Sascha Hauer s.hauer at pengutronix.de
Tue May 7 03:33:07 PDT 2024


On Tue, May 07, 2024 at 09:45:38AM +0200, Miquel Raynal wrote:
> Hi Sascha,
> 
> s.hauer at pengutronix.de wrote on Tue, 7 May 2024 09:12:30 +0200:
> 
> > On Mon, May 06, 2024 at 05:51:06PM +0200, Miquel Raynal wrote:
> > > Hi Miquel,
> > > 
> > > miquel.raynal at bootlin.com wrote on Mon, 6 May 2024 16:05:08 +0200:
> > >   
> > > > Hi Sascha,
> > > > 
> > > > s.hauer at pengutronix.de wrote on Wed, 17 Apr 2024 09:13:30 +0200:
> > > >   
> > > > > To support software ECC we still need the driver provided read_oob,
> > > > > read_page_raw and write_page_raw ops, so set them unconditionally
> > > > > no matter which engine_type we use. The OOB layout on the other hand
> > > > > represents the layout the i.MX ECC hardware uses, so set this only
> > > > > when NAND_ECC_ENGINE_TYPE_ON_HOST is in use.
> > > > > 
> > > > > With these changes the driver can be used with software BCH ECC which
> > > > > is useful for NAND chips that require a stronger ECC than the i.MX
> > > > > hardware supports.
> > > > > 
> > > > > Signed-off-by: Sascha Hauer <s.hauer at pengutronix.de>
> > > > > ---
> > > > >  drivers/mtd/nand/raw/mxc_nand.c | 9 +++++----
> > > > >  1 file changed, 5 insertions(+), 4 deletions(-)
> > > > > 
> > > > > diff --git a/drivers/mtd/nand/raw/mxc_nand.c b/drivers/mtd/nand/raw/mxc_nand.c
> > > > > index fc70c65dea268..f44c130dca18d 100644
> > > > > --- a/drivers/mtd/nand/raw/mxc_nand.c
> > > > > +++ b/drivers/mtd/nand/raw/mxc_nand.c
> > > > > @@ -1394,15 +1394,16 @@ static int mxcnd_attach_chip(struct nand_chip *chip)
> > > > >  	chip->ecc.bytes = host->devtype_data->eccbytes;
> > > > >  	host->eccsize = host->devtype_data->eccsize;
> > > > >  	chip->ecc.size = 512;
> > > > > -	mtd_set_ooblayout(mtd, host->devtype_data->ooblayout);
> > > > > +
> > > > > +	chip->ecc.read_oob = mxc_nand_read_oob;
> > > > > +	chip->ecc.read_page_raw = mxc_nand_read_page_raw;
> > > > > +	chip->ecc.write_page_raw = mxc_nand_write_page_raw;  
> > > 
> > > A second thought on this.

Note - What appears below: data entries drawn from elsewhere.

This is an optimization exercise on Yosys and OpenROAD, whose aim is small area and a short achievable clock period, not a production implementation. No run shown here included a check of the RTL's function; only the layout flow was run.

==> flow/design.v (outline; a module is shown in full before it is edited, if it fits) <==
// module top_module: 1393 lines
// module pid_fa: 4 lines
// module pid_ha: 4 lines
// module pid_hao: 4 lines
module top_module(
    input [11:0] angleIn,
    input [11:0] setPoint,
    input [7:0] kp,
    input [7:0] ki,
    input [7:0] kd,
    input clk,
    input rst,
    output signed [8:0] dutyCycleOut
    );
  // ...
==> flow/flow/run.sh <==
#!/bin/bash
# The standard layout (standard.sh, unchanged synthesis), with:
#  - timing repair aimed past the clock period: SETUP_SLACK_MARGIN from
#    flow/margin.txt, repair limited to sizing moves (the SDC is unchanged);
#  - plain buffers (buf_1, resized as needed) on the ports instead of delay cells;
#  - sizing not restricted to the same cell footprint.
set -euo pipefail
MARGIN=$(cat flow/margin.txt)
bash standard.sh SETUP_SLACK_MARGIN=$MARGIN \
  BUFFER_PORTS_ARGS="-buffer_cell sky130_fd_sc_hd__buf_1" MATCH_CELL_FOOTPRINT=0 \
  SETUP_MOVE_SEQUENCE=unbuffer,sizeup,swap finish > standard_make.log 2>&1
==> flow/flow/margin.txt <==
11.4
==> flow/standard.sh <==
#!/bin/bash
# synth_recipe.tcl (not shown) runs the flow's synth.tcl, then flattens the netlist and writes it again
# the make line also repeats each setting of config.mk as NAME=value (left out here)
make -C /OpenROAD-flow-scripts/flow DESIGN_CONFIG=/design/flow/config.mk WORK_HOME=/design/flow/orfs CLKGATE_MAP_FILE= SYNTH_SCRIPT=/design/flow/synth_recipe.tcl "${@:-finish}"
==> flow/config.mk <==
export PLATFORM = sky130hd
export DESIGN_NAME = top_module
export DESIGN_NICKNAME = top_module
export VERILOG_FILES = /design/flow/design.v
export SDC_FILE = /design/flow/constraint.sdc
export NUM_CORES = 4
export LEC_CHECK = 0
export CAP_MARGIN = 20
export CORE_MARGIN = 2
export CORE_UTILIZATION = 60
export CTS_BUF_LIST = sky130_fd_sc_hd__clkbuf_8
export SLEW_MARGIN = 20
export SYNTH_HIERARCHICAL = 1
==> flow/constraint.sdc <==
create_clock -name core_clock -period 16.0 [get_ports {clk}]
set_input_delay 3.2000 -clock core_clock [delete_from_list [all_inputs] [get_ports {clk}]]
set_output_delay 3.2000 -clock core_clock [all_outputs]
set_load 0.01 [all_outputs]
==> flow_summary.ini, run 1 <==
[cells_and_area]
nFillCells = 1652
largest_reg_flops = 21
multi_input_gates = 991
final_common_cell = nand2_1

[synth]
synth_top_family_by_area = adder cells
synth_top_area_share = 0.516
synth_commonest_cells = nand2_1 (337), fa_1 (320), dfxtp_1 (86)
synth_compound_area_frac = 0.0586
yosysWarnings = 7
avgSynthCellArea_um2 = 10.3

[place]
dpl-instance-area_um2 = 12800
dpl_worst_slack_ps = 10550

[outcome]
status = no timing/DRC/antenna violations

[timing]
setup_viol = 0
tns_ps = 0

[die]
rows = 52
io_pins = 59
dieArea_um2 = 21800

[worst_hold_path]
hold_path_end = pen_r[12]

[clock_network]
worstSkewPairLatency_ps = 380
clockBufferDepth = 2
holdBufCountCts = 0
cts_tree = yes

[route]
wl_met3_mm = 1.43
drcViolationCount = 0
drt-initial-drc-count = 529

[setup_path]
cpMaxStageDelayCell = fa_2
critPathLaunchType = input port
==> run 2: changes to the inputs <==
--- a/flow/design.v
+++ b/flow/design.v
@@ -13,18 +13,16 @@
     reg [12:0] pen_r;            
     reg [8:0] kpd_r;             
     reg [7:0] kd_r, ki_r;
     reg rst_r;                   
     reg [20:0] in_r;             
     reg [8:0] ylo_r;             
     reg inr_r;                   
     reg pos_r;                   
-    reg outr_r;                  
-    reg neg_r;                   
     wire signed [20:0] integ = ~in_r;
     wire w1;
     wire w2;
     wire w3;
     wire w4;
     wire w5;
     wire w6;
     wire w7;
@@ -1375,27 +1373,23 @@
         ki_r <= ki;
         if (rst_r) in_r <= ~21'd0;
         else if (integ > 255) in_r <= ~21'd255;
         else if (integ < -255) in_r <= ~(-21'sd255);
         else in_r <= isum_n;
         if (rst | rst_r) begin
             ylo_r <= 9'd0;
             inr_r <= 1'b1;
-            outr_r <= 1'b0;
         end else begin
             ylo_r <= y_lo;
             inr_r <= in_range;
-            outr_r <= ~in_range;
         end
         pos_r <= s_pos;
-        neg_r <= ~s_pos;
     end
-    assign dutyCycleOut[3:0] = inr_r ? ylo_r[3:0] : {{3{pos_r}}, 1'b1};
-    assign dutyCycleOut[8:4] = outr_r ? {neg_r, {4{~neg_r}}} : ylo_r[8:4];
+    assign dutyCycleOut = inr_r ? ylo_r : pos_r ? 9'sd255 : -9'sd255;
 endmodule
 module pid_fa(input a, input b, input ci, output s, output co);
     assign s = a ^ b ^ ci;
     assign co = (a & b) | (ci & (a ^ b));
 endmodule
 module pid_ha(input a, input b, output s, output co);
     assign s = a ^ b;
     assign co = a & b;
==> flow_summary.ini, run 2 <==
[route]
route.vias.total = 8883
dr.pass1.iters = 7
wl_mm = 30.7
drt-initial-drc-count = 578
postRouteAntennaNets = 0
routed_via_density = 5.86
drcViolationCount = 0
wl_per_cell_um = 20.3

[die]
dieArea_um2 = 22000
fp.coreArea_um2 = 20400
rows = 52
start_util = 0.614
dieWidth_um = 148
io_pins = 59
die_h_um = 148

[outcome]
status = no timing/DRC/antenna violations

[cells_and_area]
regMostFlops = in_r
fin_nets = 1674
reg_top3 = in_r (21), e_r (13), pen_r (13)
final_common_cell = nand2_1
largest_reg_flops = 21
drive_above_1_share = 0.109
diodes = 0
final_cell_mix = nand2_1 (343), fa_1 (297), inv_1 (63)
syn_to_final_growth_pct = 7.64

[global_routing]
gr-usage-met1 = 0.403
grt_pass1_vias = 9842
grtUsageTotal = 0.304
grt_max_degree = 22
grt.overflow.total = 0
grt_util_met3 = 0.0368
top_usage_layer = met2
antenna_found_initial = 0
grt_pass1_wl_mm = 50.9
grt_use_met2 = 0.523

[clock_network]
cts_tree = yes
path_clk_slew_ps = 100
cts.sinks = 84
cts_buffers = 9
htreeDepth = 3
cts_root_buf = clkbuf_8
holdBufCountCts = 0
clockBufferDepth = 2
worstSkewPairLatency_ps = 400

[synth]
synth_edf_count = 0
synth_top_area_share = 0.513
ys_async_sr_fraction = 0
synth_seq_cells = 84
synth-seq-area-share = 0.135
synth_flop_cell = dfxtp_1
synth.most_common_cell = nand2_1
ys_top_cells_by_area = fa_1 (51%), dfxtp_1 (13%), nand2_1 (11%)
avgSynthCellArea_um2 = 10.2
synthCells = 1225
synth.largest_area_cell = fa_1
synth_cell_types = 59
synth_commonest_cells = nand2_1 (358), fa_1 (320), dfxtp_1 (84)
syn-cell-area_um2 = 12500
yosysWarnings = 7

[setup_path]
r2r_slack_ps = 11220
cp_data_required_time_ps = 16330
crit_path_end_kind = flip-flop
reg2reg_from = e_r[4]
rr_worst_depth = 17
critPathLaunchType = flip-flop
critical_path_class = flip-flop to flip-flop
arrival_ps = 5110
r2r_end = inr_r
crit_fanout = 18

[timing]
rsz0062_at_grt = yes
finalHoldViolCount = 0
fin_crit_ps = 4780
worst_slack_ps = 11220
period_share = 0.298
drv_slew = 0
fin_skew_ps = 18.4
max_freq_ghz = 0.209
setup_viol = 0
tns_ps = 0
tightest_slew_ps = 881
hold_ws_ps = 527
relSlewSlack = 0.409

[worst_hold_path]
holdPathStages = 1
hp-start = e_r[12]
worstHoldPathType = flip-flop to flip-flop
hold_path_end = pen_r[12]

[place]
hpwlAfterDp_mm = 24.4
dpl_worst_slack_ps = 10720
place.gp.congestion = 0.889
io_buffers = 58

[flow_run]
maxCapViolCount = 0
## run 2: repair_timing
action,4_1_cts,5_1_grt
setup endpoints to repair,22,20
pin swaps,14,20
setup buffers,0,0
resized for setup,92,47
## run 2: final cells by class
cell class	count	area (µm²)
multi-input cells	1017	10600
fillers	1710	6910
flip-flops and latches	84	1810
well taps	270	338
repair buffers	63	294
inverters	67	259
clock buffers	9	124
clock inverters	7	76.3
## run 2: worst max-delay path, stage by stage, from the launching register on
cell and delay (ps):
dfxtp_4 520, nand2_2 80, fa_1 510, fa_1 450, fa_2 360, fa_1 470, fa_2 600, ha_4 210
nand2_1 90, a21oi_2 50, o21a_1 210, nand2_2 90, nand2_2 60, fa_2 330, xnor2_1 140, nor4_1 250
nand4_1 130, o21ai_1 140
## run 2: cell families after synthesis
logic type,after synthesis,share of synthesized area
flip-flops,84,0.135
AND/OR/NAND/NOR,475,0.162
XOR/XNOR,36,0.0252
adder cells (fa/ha/maj),382,0.575
multiplexers,1,0.000801
buffers and inverters,139,0.0423
AO/OA/AOI/OAI,107,0.0603
other,1,0.000300
## run 2: Yosys stat by module, one instance, submodules excluded
| module | cells inside | times used |
|---|---|---|
| pid_ha | 1 | 2 |
| pid_fa | 1 | 299 |
| top_module | 924 | 1 |
## run 2: per-stage QoR
| stage | utilization | area [µm²] | instances |
|---|---|---|---|
| after floorplan | - | 12700 | 1240 |
| after global placement | 0.634 | 12900 | 1501 |
| after detailed placement | 0.634 | 12900 | 1501 |
| after CTS | 0.653 | 13300 | 1517 |
| after global routing | 0.661 | 13500 | 1517 |
| final | 0.661 | 13500 | 1517 |
## run 2: how the worst max path moves through the flow
stage / slack, ps / to / cells past startpoint / start
2_1_floorplan: 11070 / e_r[9] / 11 / setPoint[0]
3_3_place_gp: 10750 / e_r[8] / 12 / setPoint[0]
3_5_place_dp: 10720 / e_r[8] / 12 / setPoint[0]
4_1_cts: 11120 / pos_r / 14 / kd_r[1]
5_1_grt: 11050 / pos_r / 14 / e_r[10]
6_report: 11220 / inr_r / 17 / e_r[4]
## run 2: per-layer routing
metal	up-vias	part of all wire	wire [µm]
li1	3861	-	-
met1	4639	0.40	12400
met2	325	0.51	15700
met3	58	0.055	1680
met4	0	0.032	979
met5	-	0	0

## re-timing with driven ports
In the flow no input, the clock included, has a driving cell. The finished layouts below were timed again as built, in two steps.
Step 1: set_driving_cell puts a clkbuf_16 on clk and a buf_2 on each other input, an assumption about the parent block.
Step 2 also shifts input and output timing later by t, the mid clock arrival at the registers, as if the neighbouring blocks saw the same clock.
a / b / c = ideal / step 1 / step 2; a / b = the first two.
run	shift t [ns]	slack for setup (ns)	hold slack, ns	worst register clock-pin slew, ns
run 1	0.422	11.151 / 11.128 / 10.706	0.524 / 0.524 / 0.524	0.09 / 0.09
run 2	0.438	11.225 / 11.225 / 10.846	0.527 / 0.527 / 0.527	0.11 / 0.11
After both steps setup and hold are still met in every run listed. The setup slack of run 1, which loses most, moves by -0.023 ns with the drivers and by -0.445 ns with both steps.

Maybe you should consider keeping these for
> > > on-host operations only.
> > > 
> > > The read/write_page_raw operations are supposed to detangle the data
> > > organization to show a proper [all data][all oob] organization to the
> > > user.  
> > 
> > Let me take one step back. The organisation in the raw NAND is like this
> > when using hardware ECC:
> > 
> > [512b data0][16b oob0][512b data1][16b oob1][512b data2][16b oob2][512b data3][16b oob3]
> > 
> > For a standard 2k+64b NAND. The read/write_page_raw operations detangle
> > this and present the data to the user like this:
> > 
> > [2048b data][64b OOB]
> > 
> > Is this the correct behaviour or should that be changed?
> 
> I believe so, yes.
> 
> > (Side note: The GPMI NAND driver behaves differently here. It has the
> > same interleaved organisation on the chip and also presents the same
> > interleaved organisation to the user when using read_page_raw)
> 
> I'd say the GPMI driver is wrong?
> 
> > With my current approach for software ECC the same layout is used on the
> > NAND chip. It would interleave the data with the OOB on the NAND chip
> > and, since using the same read/write_page_raw operations, also presents
> > [2048b data][64b OOB] to the user.
> 
> No need, I believe the only reason for interleaving is that your
> hardware ECC engine works like that (writes the ECC bytes slightly
> after each chunk of data). So if you don't use on-host hardware ECC,
> you don't need to deal with this data layout.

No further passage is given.